PROBLEM REQUIREMENTS: Look through the data below and extract, unchanged, the lines from the one that contains "W1,tc_io_fifo.sv:46,if (push) begin" to the one that contains "at about 540", both included.

BEGIN RECORDS FOR THE TASK

## config.mk

```make
export PLATFORM = sky130hd
export DESIGN_NAME = tc_io_port
export DESIGN_NICKNAME = d
export VERILOG_FILES = /design/src/rtl/tc_io_pkg.sv /design/src/rtl/tc_io_fifo.sv /design/src/rtl/tc_io_port.sv
export SDC_FILE = /design/constraint.sdc
export NUM_CORES = 1
export LEC_CHECK = 0
export ABC_CLOCK_PERIOD_IN_PS = 6820
export BUFFER_PORTS_ARGS = -buffer_cell sky130_fd_sc_hd__buf_2
export CELL_PAD_IN_SITES_DETAIL_PLACEMENT = 0
export CELL_PAD_IN_SITES_GLOBAL_PLACEMENT = 1
export CORE_MARGIN = 8
export CORE_UTILIZATION = 56
export DETAILED_ROUTE_END_ITERATION = 8
export HOLD_SLACK_MARGIN = 0.06
export PLACE_DENSITY_LB_ADDON = 0.1
export SLEW_MARGIN = 20
export SYNTH_ARGS = -nofsm -noshare
export SYNTH_HDL_FRONTEND = slang
export SYNTH_HIERARCHICAL = 1
export SYNTH_SLANG_ARGS = --single-unit
```

## constraint.sdc

```tcl
create_clock -name Ph0 -period 6.82 [get_ports Ph0]
set_clock_uncertainty 0.15 [all_clocks]
set_input_delay 0.682 -clock Ph0 [delete_from_list [all_inputs] [get_ports Ph0]]
set_output_delay 0.682 -clock Ph0 [all_outputs]
set_load 0.01 [all_outputs]
```

## src/rtl/tc_io_pkg.sv

```systemverilog
// Shared widths and depths for the tiny-computer I/O port.
// The core's register width and the per-direction FIFO depth are defined here.
package tc_io_pkg;

    localparam int TC_IO_WIDTH      = 32;
    localparam int TC_IO_DEPTH_LOG2 = 3;
    localparam int DEPTH            = 1 << TC_IO_DEPTH_LOG2;

endpackage

```

## src/rtl/tc_io_fifo.sv

```systemverilog
// Pointer-based single-clock FIFO with full/empty flags and a head output
// that reads zero whenever the FIFO holds nothing.
module tc_io_fifo
    import tc_io_pkg::*;
#(
    parameter int WIDTH      = TC_IO_WIDTH,
    parameter int DEPTH_LOG2 = TC_IO_DEPTH_LOG2
) (
    input  logic             clk,
    input  logic             reset,
    input  logic             push,
    input  logic             pop,
    input  logic [WIDTH-1:0] wr_data,
    output logic [WIDTH-1:0] head,
    output logic             empty,
    output logic             full
);

    localparam int ENTRIES = 1 << DEPTH_LOG2;

    logic [WIDTH-1:0]    mem [ENTRIES];
    logic [DEPTH_LOG2:0] wr_ptr;
    logic [DEPTH_LOG2:0] rd_ptr;

    // The extra pointer MSB separates the full case from the empty case.
    assign empty = (wr_ptr == rd_ptr);
    assign full  = (wr_ptr[DEPTH_LOG2] != rd_ptr[DEPTH_LOG2]) &&
                   (wr_ptr[DEPTH_LOG2-1:0] == rd_ptr[DEPTH_LOG2-1:0]);

    always_ff @(posedge clk) begin
        if (reset) begin
            wr_ptr <= '0;
            rd_ptr <= '0;
        end else begin
            if (push) begin
                wr_ptr <= wr_ptr + 1'b1;
            end
            if (pop) begin
                rd_ptr <= rd_ptr + 1'b1;
            end
        end
    end

    // Storage needs no reset: stale entries are unreachable once pointers clear.
    always_ff @(posedge clk) begin
        if (push) begin
            mem[wr_ptr[DEPTH_LOG2-1:0]] <= wr_data;
        end
    end

    // Head is a pure function of registered pointers and storage, so it stays
    // stable across the whole core instruction cycle.
    assign head = empty ? '0 : mem[rd_ptr[DEPTH_LOG2-1:0]];

endmodule

```

## src/rtl/tc_io_port.sv

```systemverilog
// I/O responder beside the tiny-computer core: a host-to-core input FIFO and a
// core-to-host output FIFO, plus sticky underflow/overflow flags.
module tc_io_port
    import tc_io_pkg::*;
#(
    parameter int WIDTH      = TC_IO_WIDTH,
    parameter int DEPTH_LOG2 = TC_IO_DEPTH_LOG2
) (
    input  logic             Ph0,
    input  logic             Reset,
    output logic [WIDTH-1:0] InData,
    output logic             InRdy,
    input  logic             InStrobe,
    input  logic             OutStrobe,
    input  logic [WIDTH-1:0] OutData,
    input  logic [WIDTH-1:0] HostInData,
    input  logic             HostInValid,
    output logic             HostInReady,
    output logic [WIDTH-1:0] HostOutData,
    output logic             HostOutValid,
    input  logic             HostOutReady,
    output logic             InUnderflow,
    output logic             OutOverflow,
    input  logic             ClearErr
);

    logic in_empty;
    logic in_full;
    logic in_push;
    logic in_pop;
    logic out_empty;
    logic out_full;
    logic out_push;
    logic out_pop;

    // A full input FIFO still takes a host word when the core pops the head
    // on the same edge, so a streaming host never loses a slot.
    assign HostInReady = (~in_full | InStrobe) & ~Reset;
    assign in_push     = HostInValid & HostInReady;
    assign in_pop      = InStrobe & ~in_empty;
    assign InRdy       = ~in_empty;

    tc_io_fifo #(
        .WIDTH      (WIDTH),
        .DEPTH_LOG2 (DEPTH_LOG2)
    ) in_fifo (
        .clk     (Ph0),
        .reset   (Reset),
        .push    (in_push),
        .pop     (in_pop),
        .wr_data (HostInData),
        .head    (InData),
        .empty   (in_empty),
        .full    (in_full)
    );

    // Output side uses pre-edge fullness, so a host pop cannot make room
    // for a word strobed on that same edge.
    assign out_push     = OutStrobe & ~out_full;
    assign out_pop      = HostOutValid & HostOutReady;
    assign HostOutValid = ~out_empty;

    tc_io_fifo #(
        .WIDTH      (WIDTH),
        .DEPTH_LOG2 (DEPTH_LOG2)
    ) out_fifo (
        .clk     (Ph0),
        .reset   (Reset),
        .push    (out_push),
        .pop     (out_pop),
        .wr_data (OutData),
        .head    (HostOutData),
        .empty   (out_empty),
        .full    (out_full)
    );

    // A fresh error event outranks ClearErr on the same edge.
    always_ff @(posedge Ph0) begin
        if (Reset) begin
            InUnderflow <= 1'b0;
            OutOverflow <= 1'b0;
        end else begin
            if (InStrobe && in_empty) begin
                InUnderflow <= 1'b1;
            end else if (ClearErr) begin
                InUnderflow <= 1'b0;
            end
            if (OutStrobe && out_full) begin
                OutOverflow <= 1'b1;
            end else if (ClearErr) begin
                OutOverflow <= 1'b0;
            end
        end
    end

endmodule
```

# Word level (Yosys, flattened, before mapping)
# Memory sizes are Yosys's and may differ from the RTL's. A register that Yosys moved wholly into a read port is not among the register bits.
# Index checks and enable logic that the tools add are counted.
# word_totals
register_bits,18
ramBits,512
input_bits,71
wordCells,48
n_memories,2
# classes
addsub,4
eq_ne,6
n_mux,13
n_bitwise,11
n_reduce_logical,6
# mem_list
memory,words,width,rd,rd_clocked_by_memory_dff,write_ports,line,text
in_fifo.mem,8,32,1,1,1,tc_io_fifo.sv:21,logic [WIDTH-1:0] mem [ENTRIES];
out_fifo.mem,8,32,1,1,1,tc_io_fifo.sv:21,
# ops
cell,n
$mux W32,2
$add A4 B1 Y4 const B,4
$mux W3,4
$eq A4 B4 Y1,2
$mux W1,7
$eq A3 B3 Y1,2
$and A1 B1 Y1,5
$not A1 Y1,5
$logic_and A1 B1 Y1,4
$reduce_bool A2 Y1,2
$ne A1 B1 Y1,2
$or A1 B1 Y1,1

# Depth between registers and ports, before layout
# depth
ltp_word,8
ltp_mapped,9

# Cells and area by module
# Netlist, hierarchy kept.
# by_module_without_submodules
module,n_inst,cells_each,area_each_um2
tc_io_fifo,2,574,10485.1
tc_io_port,1,17,118.9

# Least setup slack after synthesis
# No wires, ideal clock.
# synth_path
path_type,input to register
startpoint,in InStrobe
endpoint,mem in_fifo/mem[2][0] (netlist name) (enable)
setup_time_ns,0.461
t_arrival_ns,3.482
slack_ns,2.727
cell_stages,4
cell_sequence,inv_2 -> a211oi_2 -> nand2_1 -> nor3_1
# synth_via
elab_chain_len,5
# synth_rtl
element,line,text
start: declaration,tc_io_port.sv:13,"input logic InStrobe,"
$or A1 B1 Y1,tc_io_port.sv:38,assign HostInReady = (~in_full | InStrobe) & ~Reset;
$and A1 B1 Y1,tc_io_port.sv:38,
$and A1 B1 Y1,tc_io_port.sv:39,assign in_push = HostInValid & HostInReady;
named net in_push,tc_io_port.sv:29,logic in_push;
$mux W1,tc_io_fifo.sv:46,if (push) begin
$mux W1 (implied by the code),tc_io_fifo.sv:47,mem[wr_ptr[DEPTH_LOG2-1:0]] <= wr_data;
end: declaration,tc_io_fifo.sv:21,
# The timed path passes the listed nets, and every way through them passes these cells.

==> results.md <==
* Count of cell types in the netlist at 28
* Cells on Worst Hold Path at 1
* Fill cells at 2695
* Post-synthesis sequential element count at about 540
* Fmax achieved at roughly 260 MHz
* Final instance area at 23720 sq um
* Post-synth net total at ~1200
* CP Launch Type: flip-flop
* CTS root buf: clkbuf_16
* Endpoint of the worst setup timing path: InData[20]
* Effective utilization at floorplan at 0.5639
* Mean instance size in the synthesized netlist at between 15 and 20 sq um
* Final Critical Period at 3.914 ns
* Fraction of layout instances using a drive strength above 1 at 0.1957
* Final hold violations at 0
* Largest vdd supply drop at approximately 0.24 mV
* Crit path max fanout at 51
* Switching power at 1.800 mW
* Number of detailed-route iterations in the first pass at 4
* Final sum of negative setup slack at 0 ns
* Cells taking the most area after synthesis: edfxtp_1, mux2i_1, a22oi_1
* Standard cell core area at approximately 37000 sq um
* Clock insertion delay at the later pin of the skew report at 0.58 ns
* Worst reg-to-reg path cell count at 7
* Count of buffers inserted at the top-level ports at 139
* Worst EP required at 5.99 ns
* Top cells by instance count after synthesis: edfxtp_1, mux2i_1, a22oi_1, and3_1, nor2_1
* Total global-route track usage at 0.1896
* ANT nets after route at 0
* Die Footprint at 44130 sq um
* Worst setup EP type: output port
* Placer's final routability congestion estimate at slightly above 0.7
* Final setup violation count at 0
* Launch point of the worst hold path: OutData[29]
* Residual overflow from global routing at 0
* Worst rel slew slack at 0.2849
* Data arrival time of the critical path at a little over 3 ns
* Width of the die at between 200 and 250 microns
* Reg2reg end: out_fifo/mem[7][8]
* Synthesized area at 21090 sq um
* Routed wire length at ~42000 microns
* Global-route wire length before repair at ~64000 microns
* Final number of max-transition violations at 0
* Proportion of power drawn by combinational gates at 0.136
* Pin count of the biggest net entering global routing at 70
* Placed Area at around 22000 sq um
* Flip-flop cell with the highest count after synthesis: edfxtp_1
* H-tree depth reported by CTS at 2
* Run status: completed
* Average routed wire per standard cell at 22.51 microns
* DRC violation count after routing at 0
* Count of maximum capacitance violations at 0
* Clk buf depth at 3
* Worst Max-Slew Pin Slew at 1.073 ns
* Post-route fraction of the period consumed by the critical path at 0.5740
* Ratio of total power to cell area at 311.4 nW/um^2
* Vias in the first global route at 10600
* Post-CTS setup repair buffer count at 0
* Startpoint of the worst register-to-register path: out_fifo/wr_ptr[0]
* Post-synth EDFFs at 512
* Number of top-level pins at between 100 and 150
* Type of the worst setup path: flip-flop to output port
* Switching Fraction at 0.2437
* Total clock sinks at 536
* Vias per cell at 5.649
* Number of antenna violations at the first check in global routing at 6
* Share of the yosys chip area belonging to registers at 0.7518
* Most instantiated library cell after synthesis: edfxtp_1
* TritonCTS buffer count at 52
* Clk pwr share at 0.352
* Number of instances resized during post-cts repair at 0
* Path class of the lowest-slack min-delay path: input port to flip-flop
* Die Y-Extent at 210.1 microns
* Number of core rows at 71
* HPWL after DPL at between 20000 and 25000 microns
* Fraction of synthesized cell area taken by the top area cell type at 0.7290
* Reported leakage power at roughly 7.9 nW
* Internal power at 5.585 mW
* Vias after detailed routing at 10580
* Net count reported at finish at 1393
* Slack of the worst reg-to-reg path at 3.79 ns
* Number of buffers inserted for hold repair after clock tree synthesis at 0
* Reg clk slew, reported paths at approximately 0.06 ns
* Fraction of synthesis flops using an asynchronous set or reset pin at 0
* RSZ-0062 raised after global routing: false
* Gate Count Post-Synth at 1165
* P&R area growth vs syn at 12.46%
* Post-synthesis cell type with the largest combined area: edfxtp_1
* Drt initial violations at 684
* Sequential Power Share at 0.512
* CTS tree: done
* Yosys warning total at 6
## layout make-up
cell class | instances | area, sq um | area share
clock inverters | 31 | 171.4 | 0.007227
multi-input cells | 553 | 4673 | 0.1970
inverters | 6 | 22.52 | 0.0009496
flip-flops and latches | 536 | 15860 | 0.6688
well taps | 511 | 639.4 | 0.02696
clock buffers | 64 | 1368 | 0.05766
repair buffers | 169 | 973.4 | 0.04104
diodes | 3 | 7.507 | 0.0003165
## worst max-delay path: stages (launching register included)
cell	delay [ns]
dfxtp_4	0.90
buf_4	0.71
mux2i_1	0.16
a22oi_1	0.21
and3_1	0.28
buf_2	0.17
## registers in the layout, summed over array words and instances (netlist names), named ones only
signal / count
out_fifo/mem: 256
OutOverflow: 1
in_fifo/rd_ptr: 4
in_fifo/wr_ptr: 4
InUnderflow: 1
out_fifo/rd_ptr: 4
in_fifo/mem: 256
out_fifo/wr_ptr: 4
## how the worst min path moves through the flow
stage	to	slack, ns
CTS	out_fifo/mem[1][29]	0.17
global placement	OutOverflow	0.30
floorplan	in_fifo/wr_ptr[3]	0.32
global route	in_fifo/mem[0][14]	0.19
finish	out_fifo/mem[1][29]	0.21
detailed placement	OutOverflow	0.31
## power by group through the flow
stage / logic (mW) / registers (mW) / clock network [mW]
6_report: 1.01 / 3.78 / 2.60
3_5_place_dp: 1.03 / 3.85 / 0
2_1_floorplan: 0.850 / 3.77 / 0
4_1_cts: 1.03 / 3.78 / 2.66
3_3_place_gp: 1.02 / 3.85 / 0
5_1_grt: 1.09 / 3.79 / 2.79
## metrics by stage
stage	worst slack (ns)	power, mW	hold WS [ns]	util	std cells
finish	2.906	7.385	0.2079	0.6342	1873
global route	2.754	7.668	0.1893	0.6341	1872
CTS	2.878	7.471	0.1743	0.6325	1868
detailed placement	3.511	4.875	0.3135	0.5913	1773
global placement	3.516	4.864	0.3013	0.5913	1773
floorplan	2.727	4.616	0.3213	-	1165
## per-layer routing
metal  share of wire  up-vias  wire [microns]  global-route usage
li1                -     4939               -                   -
met1            0.42     5347           17730              0.2407
met2            0.51      218           21500              0.3287
met3           0.049       69            2084             0.03713
met4           0.019        8             807             0.05614
met5          0.0011        -              46                   0
## cell usage in the layout, fill, tap and decap left out, types with 8 or more instances in the layout
cell,Yosys,layout
buf_4,4,27
dfxtp_1,24,22
buf_2,24,139
mux2i_1,260,260
clkinv_2,0,15
nand2_1,10,10
edfxtp_1,512,512
clkinv_1,0,13
nor2_1,33,19
nand2b_1,8,8
clkbuf_1,14,11
and3_1,64,64
xnor2_1,12,12
nor2_4,0,12
clkbuf_16,0,53
a22oi_1,128,128
## logic make-up (layout without fill, tap and decap cells)
logic type,Yosys count,after routing,share of synthesized area
buffers and inverters,76,270,0.03251
multiplexers,260,260,0.1234
adder cells (fa/ha/maj),4,4,0.002373
XOR/XNOR,18,18,0.007475
AND/OR/NAND/NOR,135,135,0.03459
other,0,3,0
flip-flops,536,536,0.7518
AO/OA/AOI/OAI,136,136,0.04782
(Power assumes the default switching activity.)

END RECORDS FOR THE TASK

RESPONSE AREA:
$mux W1,tc_io_fifo.sv:46,if (push) begin
$mux W1 (implied by the code),tc_io_fifo.sv:47,mem[wr_ptr[DEPTH_LOG2-1:0]] <= wr_data;
end: declaration,tc_io_fifo.sv:21,
# The timed path passes the listed nets, and every way through them passes these cells.

==> results.md <==
* Count of cell types in the netlist at 28
* Cells on Worst Hold Path at 1
* Fill cells at 2695
* Post-synthesis sequential element count at about 540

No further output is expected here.